This is the first post in a tips and tricks series about QR codes. The full series includes an introduction to QR codes, tracking QR codes, examples of how they are being used in libraries, and best practice tips.
You’ve probably started seeing these strange black and white pixelated boxes appear all over the place – and if you haven’t yet you’ll probably start noticing them soon! I’ve seen them on building sites, museums and galleries, on promotional stands, on products, on leaflets and guides, on TV adverts… everywhere!
What is a QR code?
QR stands for Quick Response and a QR code is a similar concept to a barcode. Scanning a QR code (usually by camera phone) can result in a number of different types of actions, including
- Opening a URL
- Displaying text
- Populating an SMS message (with number to send to and message details/start)
- Prompting a phone call
- Displaying someone’s contact details by vCard
Often before scanning a QR code you may not know what it is going to do, so most QR code scanners will let you know and ask if you want to. So for example, if you scan a QR code and it’s going to take you to a web page, it will popup with a message letting you know what the code wants to do and asking if you want to continue.
I have a camera phone, how can I scan QR codes?
You’ll need to download a QR code reader application. Some examples for smartphones include RedLaser (iPhone), ZBar (iPhone), QR Reader (iPhone), i-nigma (iPhone), QRky (Android), QR Droid (Android) and Barcode Scanner (Android), QRafter (iPad), and Norton Snap (iOS or Android). This list is by no means exhaustive – try searching your app store for QR code to look at the different options (some free, some paid). If you have a regular camera phone rather than a smartphone you can often still get a QR code reader; try searching Google for your phone model number and the term QR code reader.
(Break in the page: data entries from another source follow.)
<file path="config.mk">
export PLATFORM = sky130hd
export DESIGN_NAME = led_fault_and_state_diagnostics
export DESIGN_NICKNAME = d
export VERILOG_FILES = /design/src/logic/led_fault_and_state_diagnostics.v /design/src/logic/paired_clear_flag.v
export VERILOG_INCLUDE_DIRS = /design/src /design/src/logic
export SDC_FILE = /design/constraint.sdc
export NUM_CORES = 1
export LEC_CHECK = 0
export BUFFER_PORTS_ARGS = -buffer_cell sky130_fd_sc_hd__buf_4
export CAP_MARGIN = 20
export CORE_MARGIN = 5
export CORE_UTILIZATION = 45
export DETAILED_ROUTE_END_ITERATION = 8
export PLACE_DENSITY = 0.81
export SETUP_SLACK_MARGIN = 0.1
export SLEW_MARGIN = 10
export SYNTH_ARGS = -nofsm -noshare
export SYNTH_HDL_FRONTEND = slang
export SYNTH_SLANG_ARGS = --single-unit
export TNS_END_PERCENT = 20
</file>
<file path="constraint.sdc">
create_clock -name ref_clk -period 2.5 [get_ports ref_clk]
set_input_delay 0.5 -clock ref_clk [delete_from_list [all_inputs] [get_ports ref_clk]]
set_output_delay 0.5 -clock ref_clk [all_outputs]
set_load 0.02 [all_outputs]
</file>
Once you have the reader installed, just look out for QR codes (check out posters and billboards as well as magazine and newspaper advertisements) then launch your reader application and hold your camera up to the QR code. Try this one as a test if you like (it should display text).
I have a cool idea for a QR code, how do I create one myself?
There are lots of QR code creators online, and we’ll explore some of the options in more depth in our upcoming blog post on tracking QR codes (if you’re planning to use them in your library, you will probably find it useful to be able to track usage to measure its success). If you just want to have a quick go now, Kaywa is a really simple creator which allows you to have a go at creating your own for lots of different purposes.
What else do I need to know?
That’s about it in terms of the basics, but we’ll be posting more on this topic including a post on how to create QR codes with tracking capabilities, a post on how QR codes are currently being used in libraries, and a list of considerations for best practice.